*Task*.
Every line in the data below that includes "report" belongs in the answer, copied as it stands.

[Dataset entries]
File: src/rtl/reg_ext_fifo_pkg.sv
// Shared definitions for the extending load FIFO and its helper blocks.
package reg_ext_fifo_pkg;

  // Extension mode carried alongside each loaded word
  localparam logic EXT_ZERO = 1'b0;
  localparam logic EXT_SIGN = 1'b1;

  // Width needed to report storage occupancy plus the output-stage word
  function automatic int count_width(input int depth);
    return $clog2(depth + 2);
  endfunction

endpackage

File: src/rtl/sign_ext.sv
// Combinational widener: zero- or sign-extends an IN_W word to OUT_W bits.
module sign_ext
  import reg_ext_fifo_pkg::*;
#(
  parameter int IN_W  = 8,
  parameter int OUT_W = 16
) (
  input  logic [IN_W-1:0]  X,
  input  logic             SX,
  output logic [OUT_W-1:0] ext
);

  generate
    if (OUT_W > IN_W) begin : g_widen
      logic fill;
      // Fill bit is the input MSB only in sign mode
      assign fill = (SX == EXT_SIGN) & X[IN_W-1];
      assign ext  = {{(OUT_W - IN_W){fill}}, X};
    end else begin : g_same
      // Equal widths: plain pass-through, mode has no effect
      logic unused_sx;
      assign unused_sx = SX;
      assign ext       = X;
    end
  endgenerate

endmodule

File: src/rtl/reg_ext_fifo.sv
// Load buffer: extends each loaded word, queues up to DEPTH of them behind a
// registered output stage and hands them out with a valid/consume handshake.
module reg_ext_fifo
  import reg_ext_fifo_pkg::*;
#(
  parameter int IN_W  = 8,
  parameter int OUT_W = 16,
  parameter int DEPTH = 4
) (
  input  logic                            clk,
  input  logic                            rst_n,
  input  logic [IN_W-1:0]                 X,
  input  logic                            LX,
  input  logic                            SX,
  input  logic                            RD,
  input  logic                            CLR,
  output logic [OUT_W-1:0]                C,
  output logic                            vld,
  output logic                            full,
  output logic                            empty,
  output logic [count_width(DEPTH)-1:0]   count,
  output logic                            ovf
);

  localparam int PW = $clog2(DEPTH);
  localparam int SW = $clog2(DEPTH + 1);
  localparam int CW = count_width(DEPTH);

  // Storage (contents need no reset) and registered state
  logic [OUT_W-1:0] mem [DEPTH];
  logic [PW-1:0]    rd_q, rd_d;
  logic [PW-1:0]    wr_q, wr_d;
  logic [SW-1:0]    scnt_q, scnt_d;
  logic [OUT_W-1:0] c_q, c_d;
  logic             vld_q, vld_d;
  logic             ovf_q, ovf_d;

  logic [OUT_W-1:0] ext;
  logic             full_w;
  logic             push;
  logic             take;
  logic             reload;
  logic             pop;
  logic             bypass;
  logic             wr_en;

  sign_ext #(
    .IN_W  (IN_W),
    .OUT_W (OUT_W)
  ) u_sign_ext (
    .X   (X),
    .SX  (SX),
    .ext (ext)
  );

  // Status comes only from registered state, so no LX/RD -> status path
  assign full_w = (scnt_q == SW'(DEPTH));
  assign push   = LX & ~full_w & ~CLR;
  assign take   = RD & vld_q;
  assign reload = ~vld_q | take;

  // Next-state: flush first, then output reload (head or bypass), then tail write
  always_comb begin
    c_d    = c_q;
    vld_d  = vld_q;
    rd_d   = rd_q;
    wr_d   = wr_q;
    scnt_d = scnt_q;
    ovf_d  = ovf_q;
    pop    = 1'b0;
    bypass = 1'b0;
    wr_en  = 1'b0;
    if (CLR) begin
      scnt_d = '0;
      rd_d   = '0;
      wr_d   = '0;
      vld_d  = 1'b0;
      ovf_d  = 1'b0;
    end else begin
      // A load that finds storage full is lost; remember it
      if (LX && full_w) begin
        ovf_d = 1'b1;
      end
      if (reload) begin
        if (scnt_q != '0) begin
          c_d   = mem[rd_q];
          rd_d  = rd_q + PW'(1);
          vld_d = 1'b1;
          pop   = 1'b1;
        end else if (push) begin
          // Nothing queued ahead of it: skip storage to keep 1-cycle latency
          c_d    = ext;
          vld_d  = 1'b1;
          bypass = 1'b1;
        end else begin
          vld_d = 1'b0;
        end
      end
      if (push && !bypass) begin
        wr_en = 1'b1;
        wr_d  = wr_q + PW'(1);
      end
      case ({wr_en, pop})
        2'b10:   scnt_d = scnt_q + SW'(1);
        2'b01:   scnt_d = scnt_q - SW'(1);
        default: scnt_d = scnt_q;
      endcase
    end
  end

  // Control and output-stage registers, cleared asynchronously
  always_ff @(posedge clk or negedge rst_n) begin
    if (!rst_n) begin
      rd_q   <= '0;
      wr_q   <= '0;
      scnt_q <= '0;
      c_q    <= '0;
      vld_q  <= 1'b0;
      ovf_q  <= 1'b0;
    end else begin
      rd_q   <= rd_d;
      wr_q   <= wr_d;
      scnt_q <= scnt_d;
      c_q    <= c_d;
      vld_q  <= vld_d;
      ovf_q  <= ovf_d;
    end
  end

  // Tail write of an already-extended word
  always_ff @(posedge clk) begin
    if (wr_en) begin
      mem[wr_q] <= ext;
    end
  end

  assign C     = c_q;
  assign vld   = vld_q;
  assign full  = full_w;
  assign empty = (scnt_q == '0) & ~vld_q;
  assign count = CW'(scnt_q) + CW'(vld_q);
  assign ovf   = ovf_q;

endmodule
File: config.mk
export PLATFORM = sky130hd
export DESIGN_NAME = reg_ext_fifo
export DESIGN_NICKNAME = d
export VERILOG_FILES = /design/src/rtl/reg_ext_fifo_pkg.sv /design/src/rtl/sign_ext.sv /design/src/rtl/reg_ext_fifo.sv
export SDC_FILE = /design/constraint.sdc
export NUM_CORES = 1
export LEC_CHECK = 0
export CAP_MARGIN = 20
export CORE_UTILIZATION = 32
export DETAILED_ROUTE_END_ITERATION = 10
export HOLD_SLACK_MARGIN = 0.06
export MAX_ROUTING_LAYER = met4
export PLACE_DENSITY_LB_ADDON = 0.12
export SETUP_SLACK_MARGIN = 0.05
export SLEW_MARGIN = 30
export SYNTH_ARGS = -nofsm -noshare
export SYNTH_HDL_FRONTEND = slang
export SYNTH_SLANG_ARGS = --single-unit
File: constraint.sdc
create_clock -name clk -period 3.05 [get_ports clk]
set_input_delay 0.4575 -clock clk [delete_from_list [all_inputs] [get_ports clk]]
set_output_delay 0.4575 -clock clk [all_outputs]
set_load 0.005 [all_outputs]
==> metrics.md <==
| Metric | Value |
|---|---|
| # fillers | 692 |
| Sequential cell area | 1531 µm² |
| Placed cells | 285 |
| Number of maximum-capacitance violations | 0 |
| Share of the yosys chip area belonging to registers | about 64% |
| Cell with the most instances after synthesis | edfxtp_1 |
| Maximum number of pins on one net before global-route repair | 19 |
| Final number of hold-violating endpoints | 0 |
| Number of rows created at floorplan | 31 |
| Min-Delay Path Class | in2async |
| Worst max-slew margin expressed relative to the limit | 54.70% |
| Setup repair after global routing missed its margin | false |
| Leakage | about 1.1 nW |
| Post-route non-filler standard cell count | approximately 300 |
| Wire per inst | 16.71 µm |
| Slowest CP cell | clkdlybuf4s50_1 |
| Insertion delay to the later sink of the worst-skew pair | 0.31 ns |
| Category of the worst setup path capture point | output pin |
| Initial core utilization | 33.02% |
| Gate Count Post-Synth | 158 |
| Die Wd | 88.28 µm |
| Post-Place Setup Slack | 0.4896 ns |
| Result of the run | completed |
| Largest voltage drop on the vdd net | 0.2742 mV |
| Router iterations before antenna repair | 4 |
| Detailed-route vias per instance | between 4 and 5 |
| DRT Wirelength | approximately 5000 µm |
| CTS Sinks | 54 |
| Met3 capacity usage during global routing | 3.078% |
| Quantity of gates resized following cts | 0 |
| DR iter-0 viols | 70 |
| Mapped Area | between 2000 and 2500 µm² |
| Number of post-CTS setup repair buffers | 0 |
| ANT cells | 0 |
| Number of global-route vias before repair | 1436 |
| Shortest period the worst path allows | 2.354 ns |
| First-pass GRT wire length | 7817 µm |
| Largest fanout on the critical path | 8 |
| Root cell of the clock tree | clkbuf_8 |
| Vias post-DR | 1402 |
| Dominant cells by area after synthesis | edfxtp_1 45%, dfrtp_1 19%, mux4_2 8.5% |
| Required time of the worst setup path | approximately 2.6 ns |
| Total die area | slightly below 8000 µm² |
| Number of different library cells in the post-synthesis netlist | 33 |
| Clock skew | 0.01546 ns |
| Chain of cells forming the critical path | ha_1, ha_1, xor2_1, clkdlybuf4s50_1 |
| Cell accounting for the most synthesized area | edfxtp_1 |
| Final Hold Slack | 0.08977 ns |
| Clock-pin transition on the worst setup and hold timing paths | 0.10 ns |
| Transition time at the pin with the least slew margin | 0.6795 ns |
| Delay contributed by the slowest stage of the critical path | 0.52 ns |
| Global placement routability congestion | 0.7781 |
| Overall overflow remaining after global route | 0 |
| CTS tree | done |
| DIE HEIGHT | 88.28 µm |
| Global Route met1 Usage | 20.13% |
| Minimum setup slack among reg-to-reg paths | 0.84 ns |
| Number of top-level pins | 37 |
| Sum Neg Setup Slack | 0 ns |
| Fin crit share | 77.19% |
| Post-route antenna net violation count | 0 |
| Most used flip-flop cell after synthesis | edfxtp_1 |
| Area Overhead vs Synth | 22.06% |
| Maximum number of buffers from clock root to sink | 2 |
| Number of synthesized register bits | 54 |
| Peak Freq | 0.4247 GHz |
| Initial antenna violation count | 0 |
| Number of flops mapped to enable cells by yosys | 36 |
| Nets | approximately 210 |
| Met2 usage | between 20% and 30% |
| Routing layer with the top usage in global route | met2 |
| Final-report setup violation count | 0 |
| Detailed placer's ending HPWL | 3357 µm |
| Total CTS buffers | 5 |
| Kind of start point of the critical path | flop |
| Syn_nets | 179 |
| Area share of the leading cell type in the synthesized netlist | 45.38% |
| Overall Power | 2.349 mW |
| Final number of max-transition violations | 0 |
| Number of I/O port buffers | 36 |
| Combined area of the multi-input logic cells | ~740 µm² |
| Final setup margin | 0.6956 ns |
| Fraction of final layout cells sized beyond drive strength 1 | 13.92% |
| Cell area power density | just over 800 nW/µm² |
| Mapped Avg Cell Area | around 15 µm² |
| Hold buffer count at cts | 0 |
| Endpoint arrival time on the critical path | 1.90 ns |
| Crit Path Category | reg2out |
| List of most frequent post-synthesis cells | 36 x edfxtp_1, 18 x dfrtp_1, 11 x nor2_1 |
| Yosys warning total | 0 |
| Total core area | 7214 µm² |
| Drc violations | 0 |
| Most frequent cell on the critical path | ha_1 |
| Number of H-tree levels | 2 |
| Proportion of register bits with asynchronous set or reset after synthesis | approximately 33% |
| Aggregate global-route resource usage | 14.57% |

*Response to the exercise*.
  // Width needed to report storage occupancy plus the output-stage word
| Final-report setup violation count | 0 |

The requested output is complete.